The Entwicklungsring Nord (Northern development circle) - abbreviated ERNO - was a 1961 joint venture of Bremen-based Weserflug and Focke-Wulf with Hamburger Flugzeugbau to develop parts for rockets and get involved in space activities.

==Jet-powered aircraft VFW 614==
In 1961 work began on a small, jet-powered aircraft initially styled Erno-61-4. After Weserflug and Focke Wulf formally merged into Vereinigte Flugtechnische Werke (VFW) in 1964, the machine was redesignated VFW 614. The draft design was amended to a STOL 40-44 passenger jet with overwing engines, for easier operation from unprepared runways. German government subsidies enabled development to start in earnest in 1966. The first prototype started in August 1968, but then VFW and Fokker of the Netherlands formed a joint transnational holding company.

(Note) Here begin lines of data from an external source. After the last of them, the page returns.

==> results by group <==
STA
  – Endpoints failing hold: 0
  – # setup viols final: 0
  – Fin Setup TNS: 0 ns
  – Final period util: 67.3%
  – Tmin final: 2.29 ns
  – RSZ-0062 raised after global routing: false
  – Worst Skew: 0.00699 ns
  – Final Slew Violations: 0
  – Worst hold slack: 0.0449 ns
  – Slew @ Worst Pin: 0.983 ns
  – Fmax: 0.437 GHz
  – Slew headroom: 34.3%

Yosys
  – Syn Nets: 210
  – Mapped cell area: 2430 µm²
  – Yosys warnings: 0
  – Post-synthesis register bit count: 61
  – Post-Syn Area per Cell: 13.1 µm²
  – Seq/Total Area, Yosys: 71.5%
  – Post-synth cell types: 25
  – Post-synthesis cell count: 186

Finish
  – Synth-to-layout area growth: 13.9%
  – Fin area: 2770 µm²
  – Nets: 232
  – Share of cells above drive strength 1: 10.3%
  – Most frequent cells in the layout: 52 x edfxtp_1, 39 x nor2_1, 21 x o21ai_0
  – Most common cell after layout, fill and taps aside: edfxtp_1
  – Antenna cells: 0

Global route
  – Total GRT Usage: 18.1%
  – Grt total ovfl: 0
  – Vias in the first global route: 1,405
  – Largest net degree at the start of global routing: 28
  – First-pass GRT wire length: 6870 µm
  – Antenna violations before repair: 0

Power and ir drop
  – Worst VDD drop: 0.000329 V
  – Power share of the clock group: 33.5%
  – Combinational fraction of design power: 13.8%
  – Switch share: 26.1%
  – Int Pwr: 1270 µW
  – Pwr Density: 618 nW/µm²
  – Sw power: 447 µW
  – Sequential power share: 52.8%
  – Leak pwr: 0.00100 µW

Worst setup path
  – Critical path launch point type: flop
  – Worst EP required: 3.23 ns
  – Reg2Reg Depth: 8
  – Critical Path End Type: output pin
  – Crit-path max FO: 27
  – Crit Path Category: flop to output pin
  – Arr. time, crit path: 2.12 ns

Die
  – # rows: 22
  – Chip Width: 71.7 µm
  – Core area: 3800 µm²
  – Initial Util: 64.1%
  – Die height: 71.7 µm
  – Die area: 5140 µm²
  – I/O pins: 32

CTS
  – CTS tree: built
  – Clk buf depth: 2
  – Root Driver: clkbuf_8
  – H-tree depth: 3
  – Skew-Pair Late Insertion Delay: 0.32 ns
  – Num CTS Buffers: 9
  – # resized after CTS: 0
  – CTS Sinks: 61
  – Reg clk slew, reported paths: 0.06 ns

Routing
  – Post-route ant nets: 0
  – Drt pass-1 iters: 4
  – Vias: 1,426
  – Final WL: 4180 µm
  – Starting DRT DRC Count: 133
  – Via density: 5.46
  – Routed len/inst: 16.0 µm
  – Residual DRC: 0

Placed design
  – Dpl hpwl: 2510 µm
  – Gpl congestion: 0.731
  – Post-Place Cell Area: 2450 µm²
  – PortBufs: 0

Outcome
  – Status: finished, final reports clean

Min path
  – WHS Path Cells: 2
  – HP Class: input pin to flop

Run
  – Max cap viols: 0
[config.mk]
export PLATFORM = sky130hd
export DESIGN_NAME = xorshift_random_draw_unit
export DESIGN_NICKNAME = d
export VERILOG_FILES = /design/src/rtl/xrdu_pkg.sv /design/src/rtl/xorshift_random_draw_unit.sv
export SDC_FILE = /design/constraint.sdc
export NUM_CORES = 2
export LEC_CHECK = 0
export BUFFER_PORTS_ARGS = -buffer_cell sky130_fd_sc_hd__clkbuf_2
export CORE_MARGIN = 1
export CORE_UTILIZATION = 59
export DETAILED_ROUTE_END_ITERATION = 12
export PLACE_DENSITY = 0.8
export SETUP_SLACK_MARGIN = 0.5
export SKIP_LAST_GASP = 1
export SLEW_MARGIN = 20
export SYNTH_ARGS = -nofsm -noshare
export SYNTH_HDL_FRONTEND = slang
export SYNTH_SLANG_ARGS = --single-unit
[constraint.sdc]
create_clock -name clk_i -period 11.1 [get_ports clk_i]
set_input_delay 2.22 -clock clk_i [delete_from_list [all_inputs] [get_ports clk_i]]
set_output_delay 2.22 -clock clk_i [all_outputs]
set_load 0.03 [all_outputs]
[src/rtl/xrdu_pkg.sv]
// ----------------------------------------------------------------------------
// xrdu_pkg
// Constants and types shared by the xorshift random draw unit.
// ----------------------------------------------------------------------------
package xrdu_pkg;

  // xorshift64* output multiplier, also used on the seed
  localparam logic [63:0] MulStar    = 64'h2545_f491_4f6c_dd1d;
  // added to the scaled seed before mixing
  localparam logic [63:0] SeedOffset = 64'h0000_0000_9e37_79b9;
  // stands in for a zero generator state
  localparam logic [63:0] ZeroAlt    = 64'h0123_4567_dead_beef;
  // splitmix64 finalizer multipliers
  localparam logic [63:0] MixK1      = 64'hbf58_476d_1ce4_e5b9;
  localparam logic [63:0] MixK2      = 64'h94d0_49bb_1331_11eb;
  // probability of one, scaled by 2^24
  localparam logic [24:0] ProbOne    = 25'h100_0000;

  // APB register map
  localparam int unsigned AddrW   = 3;
  localparam logic        RegSeed = 1'b0;

  // request kinds
  typedef enum logic [1:0] {
    OP_RAW    = 2'd0,
    OP_FRAC   = 2'd1,
    OP_RANGE  = 2'd2,
    OP_CHANCE = 2'd3
  } op_e;

  // which 64-bit multiply the sequencer is running
  typedef enum logic [1:0] {
    MK_SEED = 2'd0,
    MK_MIX1 = 2'd1,
    MK_MIX2 = 2'd2,
    MK_OUT  = 2'd3
  } mul_kind_e;

  // sequencer states, one-hot
  typedef enum logic [6:0] {
    ST_IDLE = 7'b000_0001,
    ST_MUL0 = 7'b000_0010,
    ST_MUL1 = 7'b000_0100,
    ST_MUL2 = 7'b000_1000,
    ST_MUL3 = 7'b001_0000,
    ST_DIV  = 7'b010_0000,
    ST_FIN  = 7'b100_0000
  } state_e;

endpackage

[src/rtl/xorshift_random_draw_unit.sv]
// ----------------------------------------------------------------------------
// xorshift_random_draw_unit
// xorshift64* draw unit with splitmix64 reseed, fraction, range and chance.
// ----------------------------------------------------------------------------
//
//  channel   direction  handshake                      payload
//  in        to unit    in_valid_i / in_stall_o        op_i, range_low_i,
//                                                      range_high_i, probability_i
//  out       from unit  out_valid_o / out_stall_i      raw_draw_o, fraction_o,
//                                                      ranged_value_o, hit_o
//  cfg       to unit    psel/penable/pwrite, pready=1  paddr, pwdata, prdata
//
//  All 64-bit products run on one 32x32 multiplier as three partial products
//  and a final sum. A range draw adds the one-bit-a-cycle restoring remainder
//  unit unless its span wraps to zero. Requests answered without drawing skip
//  the multiplier. A seed write (and the exit from reset, which seeds from
//  zero) runs three multiplies with input stalled. A finished result waits in
//  the output register while the next request is taken; the sequencer holds in
//  its final state until it frees.
// ----------------------------------------------------------------------------
module xorshift_random_draw_unit (
  input  logic                       clk_i,
  input  logic                       rst_ni,
  // request channel
  input  logic                       in_valid_i,
  output logic                       in_stall_o,
  input  logic [1:0]                 op_i,
  input  logic signed [31:0]         range_low_i,
  input  logic signed [31:0]         range_high_i,
  input  logic [24:0]                probability_i,
  // result channel
  output logic                       out_valid_o,
  input  logic                       out_stall_i,
  output logic [31:0]                raw_draw_o,
  output logic [23:0]                fraction_o,
  output logic signed [31:0]         ranged_value_o,
  output logic                       hit_o,
  // configuration port
  input  logic                       psel,
  input  logic                       penable,
  input  logic                       pwrite,
  input  logic [xrdu_pkg::AddrW-1:0] paddr,
  input  logic [31:0]                pwdata,
  output logic [31:0]                prdata,
  output logic                       pready
);

  xrdu_pkg::state_e    state_q;
  xrdu_pkg::mul_kind_e kind_q;
  xrdu_pkg::op_e       op_q;

  logic [31:0] seed_q;
  logic [63:0] gen_q;
  logic [63:0] z_q;
  logic [63:0] sum_q;
  logic [63:0] prod_q;
  logic [31:0] lo_q;
  logic [31:0] span_q;
  logic [23:0] prob_q;
  logic [31:0] pend_q;
  logic [31:0] rem_q;
  logic [31:0] dvd_q;
  logic [4:0]  cnt_q;

  logic        out_valid_q;
  logic [31:0] raw_q;
  logic [23:0] frac_q;
  logic [31:0] ranged_q;
  logic        hit_q;

  // xorshift state step
  function automatic logic [63:0] xs_step(input logic [63:0] x);
    logic [63:0] a;
    logic [63:0] b;
    a = x ^ (x >> 12);
    b = a ^ (a << 25);
    return b ^ (b >> 27);
  endfunction

  // configuration port
  logic cfg_wr;
  assign pready = 1'b1;
  assign cfg_wr = psel && penable && pwrite && (paddr[2] == xrdu_pkg::RegSeed);
  assign prdata = (paddr[2] == xrdu_pkg::RegSeed) ? seed_q : 32'd0;

  // handshakes; a seed write holds off the request taken in the same cycle
  logic in_xfer;
  logic out_free;
  assign in_stall_o = (state_q != xrdu_pkg::ST_IDLE) || cfg_wr;
  assign in_xfer    = in_valid_i && !in_stall_o;
  assign out_free   = !out_valid_q || !out_stall_i;

  // constant for the current multiply
  logic [63:0] mul_k;
  always_comb begin
    case (kind_q)
      xrdu_pkg::MK_MIX1: mul_k = xrdu_pkg::MixK1;
      xrdu_pkg::MK_MIX2: mul_k = xrdu_pkg::MixK2;
      default:           mul_k = xrdu_pkg::MulStar;
    endcase
  end

  // shared 32x32 multiplier, operands chosen by the partial product step
  logic [31:0] mul_a;
  logic [31:0] mul_b;
  logic [63:0] mul_p;
  always_comb begin
    mul_a = z_q[31:0];
    mul_b = mul_k[31:0];
    if (state_q == xrdu_pkg::ST_MUL1) begin
      mul_a = z_q[63:32];
    end else if (state_q == xrdu_pkg::ST_MUL2) begin
      mul_b = mul_k[63:32];
    end
  end
  assign mul_p = 64'(mul_a) * 64'(mul_b);

  // low 64 bits of the full product, and values derived from it
  logic [63:0] mul_r;
  logic [63:0] seed_t;
  logic [63:0] mix_s;
  logic [31:0] draw;
  assign mul_r  = {sum_q[63:32] + prod_q[31:0], sum_q[31:0]};
  assign seed_t = mul_r + xrdu_pkg::SeedOffset;
  assign mix_s  = mul_r ^ (mul_r >> 31);
  assign draw   = mul_r[63:32];

  // remainder step
  logic [32:0] div_t;
  logic [31:0] rem_next;
  assign div_t    = {rem_q, dvd_q[31]};
  assign rem_next = (div_t >= {1'b0, span_q}) ? 32'(div_t - {1'b0, span_q}) : div_t[31:0];

  // next generator state on a draw
  logic [63:0] gen_next;
  assign gen_next = xs_step(gen_q);

  // sequencer
  always_ff @(posedge clk_i or negedge rst_ni) begin
    if (!rst_ni) begin
      state_q <= xrdu_pkg::ST_MUL0;
      kind_q  <= xrdu_pkg::MK_SEED;
      seed_q  <= 32'd0;
      z_q     <= 64'd0;
    end else if (cfg_wr) begin
      // reseed: scale the seed first
      seed_q  <= pwdata;
      z_q     <= {32'd0, pwdata};
      kind_q  <= xrdu_pkg::MK_SEED;
      state_q <= xrdu_pkg::ST_MUL0;
    end else begin
      case (state_q)
        xrdu_pkg::ST_IDLE: begin
          if (in_xfer) begin
            case (xrdu_pkg::op_e'(op_i))
              xrdu_pkg::OP_RANGE: begin
                if (range_high_i <= range_low_i) begin
                  state_q <= xrdu_pkg::ST_FIN;
                end else begin
                  z_q     <= gen_next;
                  kind_q  <= xrdu_pkg::MK_OUT;
                  state_q <= xrdu_pkg::ST_MUL0;
                end
              end
              xrdu_pkg::OP_CHANCE: begin
                if (probability_i == 25'd0 || probability_i >= xrdu_pkg::ProbOne) begin
                  state_q <= xrdu_pkg::ST_FIN;
                end else begin
                  z_q     <= gen_next;
                  kind_q  <= xrdu_pkg::MK_OUT;
                  state_q <= xrdu_pkg::ST_MUL0;
                end
              end
              default: begin
                z_q     <= gen_next;
                kind_q  <= xrdu_pkg::MK_OUT;
                state_q <= xrdu_pkg::ST_MUL0;
              end
            endcase
          end
        end
        xrdu_pkg::ST_MUL0: state_q <= xrdu_pkg::ST_MUL1;
        xrdu_pkg::ST_MUL1: state_q <= xrdu_pkg::ST_MUL2;
        xrdu_pkg::ST_MUL2: state_q <= xrdu_pkg::ST_MUL3;
        xrdu_pkg::ST_MUL3: begin
          case (kind_q)
            xrdu_pkg::MK_SEED: begin
              z_q     <= seed_t ^ (seed_t >> 30);
              kind_q  <= xrdu_pkg::MK_MIX1;
              state_q <= xrdu_pkg::ST_MUL0;
            end
            xrdu_pkg::MK_MIX1: begin
              z_q     <= mul_r ^ (mul_r >> 27);
              kind_q  <= xrdu_pkg::MK_MIX2;
              state_q <= xrdu_pkg::ST_MUL0;
            end
            xrdu_pkg::MK_MIX2: state_q <= xrdu_pkg::ST_IDLE;
            default: begin
              if (op_q == xrdu_pkg::OP_RANGE && span_q != 32'd0) begin
                state_q <= xrdu_pkg::ST_DIV;
              end else begin
                state_q <= xrdu_pkg::ST_FIN;
              end
            end
          endcase
        end
        xrdu_pkg::ST_DIV: begin
          if (cnt_q == 5'd0) begin
            state_q <= xrdu_pkg::ST_FIN;
          end
        end
        xrdu_pkg::ST_FIN: begin
          if (out_free) begin
            state_q <= xrdu_pkg::ST_IDLE;
          end
        end
        default: state_q <= xrdu_pkg::ST_IDLE;
      endcase
    end
  end

  // datapath registers
  always_ff @(posedge clk_i) begin
    // partial products and their running sum
    case (state_q)
      xrdu_pkg::ST_MUL0: prod_q <= mul_p;
      xrdu_pkg::ST_MUL1: begin
        sum_q  <= prod_q;
        prod_q <= mul_p;
      end
      xrdu_pkg::ST_MUL2: begin
        sum_q[63:32] <= sum_q[63:32] + prod_q[31:0];
        prod_q       <= mul_p;
      end
      default: ;
    endcase

    // generator state: seeded at the end of a reseed, stepped on a draw
    if (state_q == xrdu_pkg::ST_MUL3 && kind_q == xrdu_pkg::MK_MIX2) begin
      gen_q <= (mix_s == 64'd0) ? xrdu_pkg::ZeroAlt : mix_s;
    end else if (in_xfer && !cfg_wr) begin
      if (!((xrdu_pkg::op_e'(op_i) == xrdu_pkg::OP_RANGE && range_high_i <= range_low_i) ||
            (xrdu_pkg::op_e'(op_i) == xrdu_pkg::OP_CHANCE &&
             (probability_i == 25'd0 || probability_i >= xrdu_pkg::ProbOne)))) begin
        gen_q <= gen_next;
      end
    end

    // request capture and the answers that need no draw
    if (in_xfer) begin
      op_q   <= xrdu_pkg::op_e'(op_i);
      lo_q   <= range_low_i;
      span_q <= 32'(range_high_i - range_low_i + 32'sd1);
      prob_q <= probability_i[23:0];
      if (xrdu_pkg::op_e'(op_i) == xrdu_pkg::OP_RANGE) begin
        pend_q <= range_low_i;
      end else if (probability_i >= xrdu_pkg::ProbOne) begin
        pend_q <= 32'd1;
      end else begin
        pend_q <= 32'd0;
      end
    end

    // shape the draw
    if (state_q == xrdu_pkg::ST_MUL3 && kind_q == xrdu_pkg::MK_OUT) begin
      case (op_q)
        xrdu_pkg::OP_RAW:   pend_q <= draw;
        xrdu_pkg::OP_FRAC:  pend_q <= {8'd0, draw[31:8]};
        xrdu_pkg::OP_RANGE: pend_q <= lo_q + draw;
        default:            pend_q <= {31'd0, (draw[31:8] < prob_q)};
      endcase
      rem_q <= 32'd0;
      dvd_q <= draw;
      cnt_q <= 5'd31;
    end

    // one remainder bit per cycle
    if (state_q == xrdu_pkg::ST_DIV) begin
      rem_q <= rem_next;
      dvd_q <= {dvd_q[30:0], 1'b0};
      cnt_q <= cnt_q - 5'd1;
      if (cnt_q == 5'd0) begin
        pend_q <= lo_q + rem_next;
      end
    end

    // output payload
    if (state_q == xrdu_pkg::ST_FIN && out_free) begin
      raw_q    <= (op_q == xrdu_pkg::OP_RAW)    ? pend_q       : 32'd0;
      frac_q   <= (op_q == xrdu_pkg::OP_FRAC)   ? pend_q[23:0] : 24'd0;
      ranged_q <= (op_q == xrdu_pkg::OP_RANGE)  ? pend_q       : 32'd0;
      hit_q    <= (op_q == xrdu_pkg::OP_CHANCE) ? pend_q[0]    : 1'b0;
    end
  end

  // output valid
  always_ff @(posedge clk_i or negedge rst_ni) begin
    if (!rst_ni) begin
      out_valid_q <= 1'b0;
    end else if (state_q == xrdu_pkg::ST_FIN && out_free && !cfg_wr) begin
      out_valid_q <= 1'b1;
    end else if (!out_stall_i) begin
      out_valid_q <= 1'b0;
    end
  end

  assign out_valid_o    = out_valid_q;
  assign raw_draw_o     = raw_q;
  assign fraction_o     = frac_q;
  assign ranged_value_o = ranged_q;
  assign hit_o          = hit_q;

endmodule

==> out/qor.csv <==
metric,value,unit
synth_top_area_share,26.04,%
htreeDepth,2,
critPathKind,flip-flop to flip-flop,
drc_errors,0,
antenna_found_initial,8,
gr-usage-met3,11.06,%
fmax,96.82,MHz
worstSetupEndpointType,flip-flop,
start_util,59.87,%
max_cap_violations,0,
setup_viol,0,
vias,55970,
ys_ff_latch,578,
hold_viol_final,0,
syn_to_final_growth,8.455,%
outcome,"complete, no violations",
place.detailed.hpwl,192900,um
nets,8966,
setup_tns,0,ps
rows,123,
drtPass1Iterations,6,
synth_area_leader_cell,fa_1,
avgRoutedWirePerCell,26.48,um
maxSlewViolCount,0,
syn_inst,7229,
critPathArrivalTime,10690,ps
slowest_stage,fa_1,
slowest_delay,620,ps
synth_async_sr_flop_share,18.34,%
synth_edf_count,439,
grt_overflow,0,
worstSetupStartpointType,flip-flop,
drt-total-wl,238000,um
drive_above_1_share,9.206,%
pin_count,257,
synth_nets,8760,
grt_max_degree,77,
drt_iter0_markers,7147,
gr-usage-all-layers,41.03,%
avgSynthCellArea,9.368,um2
fin_crit_sh,93.05,%
clockBufferDepth,3,
synthTopCellsByCount,"inv_1 (1145), fa_1 (881), nand2_1 (801)",
ys_seq_area_share,24.36,%
die_area,116100,um2
crit_top_cell,fa_1,
multiInputGateArea,45900,um2
clk_latency,670,ps
die_w,340.8,um
crit_path_max_fanout,20,
fill_cells,9287,
cts_tree,yes,
ys_types,93,
yosysMostFrequentCell,inv_1,
grt_pass1_vias,56260,
ys_top_cells_by_area,"fa_1 (26%), edfxtp_1 (19%), ha_1 (9.6%), inv_1 (6.3%), nand2_1 (4.4%)",
numCtsBuffers,57,
grt_pass1_wl,350600,um
cts.clk_slew.worst_paths,60,ps
required,11460,ps
viasPerCell,6.227,
fp.dieH,340.8,um
grtUsageMet2,62.39,%
cts.sinks,578,
period_minus_slack,10330,ps
grt_util_met1,52.41,%
rsz0062_at_grt,true,
synthesis.area,67720,um2
gp_congestion,1.062,
portBuffers,253,
cts-root-buf,clkbuf_16,
clock_skew,40.73,ps
core,113100,um2
ant_nets,0,
worst_slew_pin_slew,1194,ps
seq_area,16500,um2
grt.busiest_layer,met2,
relSlewSlack,20.37,%
synth_ff_type,edfxtp_1,
ys_warn_count,0,
hold_buffers,0,
hold_path_class,flip-flop to flip-flop,
## worst paths after layout
check | depth (start not counted) | slack (ps) | to | startpoint
max | 32 | 770 | prod_q[62]$_DFFE_PP_ | state_q[4]$_DFFE_PN0P_
min | 2 | 470 | seed_q[5]$_DFFE_PN0P_ | seed_q[5]$_DFFE_PN0P_
max reg2reg | 32 | 770 | prod_q[62]$_DFFE_PP_ | state_q[4]$_DFFE_PN0P_
min reg2reg | 2 | 470 | seed_q[5]$_DFFE_PN0P_ | seed_q[5]$_DFFE_PN0P_
max in group asynchronous | 2 | 8230 | z_q[46]$_DFFE_PN0P_ | rst_ni
min in group asynchronous | 1 | 1550 | seed_q[2]$_DFFE_PN0P_ | rst_ni
## area by class of cell
| cell class | instances | share of cell area (%) |
|---|---|---|
| diodes | 3 | 0.01022 |
| clock buffers | 77 | 2.170 |
| clock inverters | 31 | 0.5877 |
| inverters | 1174 | 6.017 |
| multi-input cells | 5180 | 62.50 |
| flip-flops and latches | 578 | 22.46 |
| well taps | 1500 | 2.555 |
| repair buffers | 444 | 3.700 |
## worst max-delay path: cells and delay by family, from the launching register on
family          cells  cell delay [ps]
fa+ha+maj           9             4760
compound gates     12             2960
buf+inv             7             1250
simple gates        3              490
flops               1              430
xor+xnor            1              140
## repair_timing
item,4_1_cts,5_1_grt
gates resized for setup,0,27
hold endpoints to repair,0,0
buffers inserted,0,5
setup endpoints to repair,0,10
## registers in the layout, summed over array words and instances (netlist names)
| signal | count |
|---|---|
| dvd_q | 32 |
| prod_q | 64 |
| pend_q | 32 |
| hit_o | 1 |
| sum_q | 64 |
| seed_q | 32 |
| ranged_value_o | 32 |
| span_q | 32 |
| state_q | 7 |
| op_q | 2 |
| z_q | 64 |
| rem_q | 32 |
| gen_q | 64 |
| out_valid_o | 1 |
| lo_q | 32 |
| fraction_o | 24 |
| raw_draw_o | 32 |
| prob_q | 24 |
| cnt_q | 5 |
| kind_q | 2 |
## logic make-up (layout without fill, tap and decap cells)
logic type / Yosys count / after routing / share of synthesized area (%)
buffers and inverters: 1471 / 1726 / 8.222
DFF: 578 / 578 / 24.36
AOI/OAI and AO/OA: 1132 / 1132 / 10.73
adders and majority gates: 1398 / 1398 / 35.60
other: 1 / 4 / 0.005538
muxes: 48 / 48 / 0.7483
and+or+nand+nor: 2141 / 2141 / 14.29
xor gates and xnor gates: 460 / 460 / 6.042
## metrics by stage
stage | cells | worst slack (ps) | instance area [um2] | util, % | hold WS (ps)
detailed placement | 8871 | 558.2 | 71290 | 63.03 | 454.3
global route | 8984 | 461.0 | 73440 | 64.92 | 483.9
CTS | 8979 | 537.7 | 73320 | 64.82 | 468.4
global placement | 8871 | 614.0 | 71290 | 63.03 | 440.9
floorplan | 7229 | 713.7 | 67720 | - | 430.7
finish | 8987 | 771.1 | 73450 | 64.93 | 465.9
## routing by layer
layer  routed length (um)  up-vias
met2               103400     3810
li1                     -    23900
met3                30300      922
met1                86110    27340
met4                18110        2
met5                   33        -
## cells in the final DEF (no fill, tap or decap), drive strengths merged, types with 29 or more instances in the layout
master     n
inv     1157
fa       881
nand2    801
nor2     643
ha       517
edfxtp   439
clkbuf   329
xnor2    317
a21oi    313
o21ai    295
buf      192
and2     187
xor2     139
nand3    116
a21o     112
dfrtp    105
nor3      74
nor2b     67
nor4      49
nand4     46
o21a      46
o21bai    43
a31oi     42
and3      38
o211ai    38
a22oi     38
dfxtp     33
clkinv    33
nand2b    30
a211oi    29
Power is left out: the tool's default activity adds up to more than one toggle a clock period on the data nets, which glitch-free logic cannot reach.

The prototype flew on 14 July 1971 but crashed next February. Two more prototypes flew in 1972. German, FAA, and French DGA certifications completed in 1974, 1975, & 1976 respectively. The collaborative production arrangements involved Messerschmitt-Bölkow-Blohm (MBB) in Germany, VFW-Fokker in the Netherlands and SABCA and Avions Fairey in Belgium. The first sale was to Cimber Air, which started commercial flights in November 1975.

The VFW-Fokker alliance affected the VFW 614 negatively, as Fokker needed to sell its competing F27 and F28. National subsidies were diverted to the Airbus program, and the end came for the VFW 614. On 19 August 1977 the nineteenth (including prototypes) and last machine was completed.

Few VFW 614 aircraft remained in use: The German Luftwaffe (Koln/Bonn Flugbereitschaft) continued flying VFW 614 until they finally ceased in 1998. The Luftwaffe machines went on to serve EADS/Airbus at Bremen (one aircraft for fly-by-wire development for the A380), and DLR in Braunschweig for development and research duties – the final flight of the last airworthy VFW 614 was on 7 December 2012.

==Space activities==

===Helios, TD ===
ERNO participated in several satellite programs mostly being responsible for structure and thermal control, propulsion. A mechanically very challenging item (i.e. the antenna of the German satellite HELIOS) was manufactured by ERNO.

===Spacelab===
The European Space Agency ESA in June 1974 named a consortium headed by ERNO-VFW Fokker (Zentralgesellschaft VFW-Fokker GmbH) to build pressurized modules called Spacelab. British Aerospace, under contract to ERNO-VFW Fokker, built five 10 ft-long, unpressurized, U-shaped pallet segments.

West Germany provided 53.3% of Spacelab's cost and fulfilled 52.6% of all Spacelab work contracts. ERNO VFW Fokker, in competition with MBB, submitted the winning design, and became the prime contractor for Spacelab. MBB in 1981 took over VFW Fokker. The ERNO plant in Bremen continued as the headquarters for Spacelab design, production management, component testing, and assembly.

===COLUMBUS===
The Bremen team of the new MBB-ERNO prepared the first COLUMBUS proposal as Prime Contractor based on the experiences gained on Spacelab. As next step MBB-ERNO became a section of Daimler-Benz called DASA (Daimler-Benz Aerospace). Following it became a part of EADS Astrium Space Transportation, then Airbus Defence and Space. The engineering team for crewed space developments is responsible for Columbus operations and maintenance and involved in the development of NASA's Orion program.

The Bremen launcher team was split off and integrated in Airbus Safran Launchers part of ArianeGroup.